I’m a member of the RCPCH EDI Staff working group, and felt it was important for us to review other stakeholders' work on EDI to assess where others are in this area and what some of their priorities are. Here are my reflections.
Various royal colleges have recognised that they are lacking diverse representation, especially in leadership roles. This is across a number of protected characteristics including gender, ethnicity and disability. Our Putting Ladders Down report and subsequent Action Plan found that our own volunteer roles are not representative of our overall membership. Some other royal colleges have reported similar findings.
I believe it is important to attract diverse groups of people to leadership positions
The Royal College of Surgeons of England (RCSEng) recently published a diversity report that found that 60% of its membership do not do not believe the College represents people like them. While many colleges are striving to embed principles of equality and diversity across their work, there is a strong recognition that more needs to be done to ensure that college structures are more representative of the membership they serve.
How do we challenge this homogenous nature of leadership? The Royal College of Nursing (RCN) Courageous about Equality and Bold about Inclusion report set out its aims to inspire members to be college representatives and to acquire tools to help them exert influence. In a 2020 Equality, Diversity and Inclusion report, the Royal College of General Practitioners (RCGP) outlined its EDI framework to ensure access to representative role models and to lead conversation on the importance of diverse leadership.

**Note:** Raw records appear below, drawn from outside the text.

===== src/rtl/muldiv_pkg.sv =====
// Shared types and encodings for the MULT/DIV sequencer and its watchdog counter.
package muldiv_pkg;

    localparam int CNT_W = 6;

    localparam logic OP_MULT  = 1'b0;
    localparam logic OP_DIV   = 1'b1;
    localparam logic SEL_MULT = 1'b0;
    localparam logic SEL_DIV  = 1'b1;

    typedef enum logic [2:0] {
        IDLE,
        RUN_MULT,
        RUN_DIV,
        WRITEBACK,
        EXC_DZ
    } seqState;

    function automatic logic kindToSel(input logic kind);
        return (kind == OP_DIV) ? SEL_DIV : SEL_MULT;
    endfunction

endpackage


===== src/rtl/muldiv_watchdog.sv =====
// Saturating RUN-cycle counter with clear/enable and a CYCLE_LIMIT-1 compare flag.
module muldiv_watchdog
    import muldiv_pkg::*;
#(
    parameter int CYCLE_LIMIT = 40
) (
    input  logic             clk,
    input  logic             reset,
    input  logic             clear,
    input  logic             enable,
    output logic [CNT_W-1:0] count,
    output logic             limitHit
);

    // NOTE: sequential state is assigned with <= so every register samples pre-edge values.
    always_ff @(posedge clk or negedge reset) begin
        if (!reset) begin
            count <= '0;
        end else if (clear) begin
            count <= '0;
        end else if (enable && (count != '1)) begin
            count <= count + CNT_W'(1);
        end
    end

    assign limitHit = (count == CNT_W'(CYCLE_LIMIT - 1));

endmodule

I believe it is important to attract diverse groups of people, including underrepresented groups, to leadership positions: this reinforces a message of belonging. It will be interesting to see how the pandemic will affect this issue; as we see a move to more virtual routes of engagement, perhaps we will see a wider demographic of people who are able to get involved in the work of royal colleges and thus increase diverse representation.
Discrimination and career obstacles
In a 2021 diversity report, RCSEng found that “over 70% of LGBT+ medics had endured one or more types of experience short of harassment or abuse in the last two years related to their sexual orientation”. Similarly, a 2020 NHS Workforce Race Equality Standard report highlighted that “30.3% of BME staff, and 27.9% of white staff, reported experiencing harassment, bullying or abuse from patients, relatives or the public”. This report also found that ”white applicants were 1.61 times more likely to be appointed from shortlisting compared to BME applicants”.
Coupled with the fact that there has been no overall improvement in this particular outcome in the last five years, it is clear that it is high time to challenge discrimination and disparities of experience in the workplace, across a number of protected characteristics.
Medical royal colleges can take a strong leadership stance against discrimination and promote equality for all medical professionals
After analysis on fairness in referrals and differential attainment, the General Medical Council (GMC) found clear evidence of disproportionate complaints from employers about ethnic minority doctors. They also found evidence of discrimination in education and training. They have now set new targets to eliminate this disproportionality and inequaliities in training, which they hope to be met by 2026 and 2031. While medical royal colleges alone can’t fix this situation and the systems within the NHS, they can commit to eliminating differentials, take a strong leadership stance against discrimination and promote equality for all medical professionals in their places of work.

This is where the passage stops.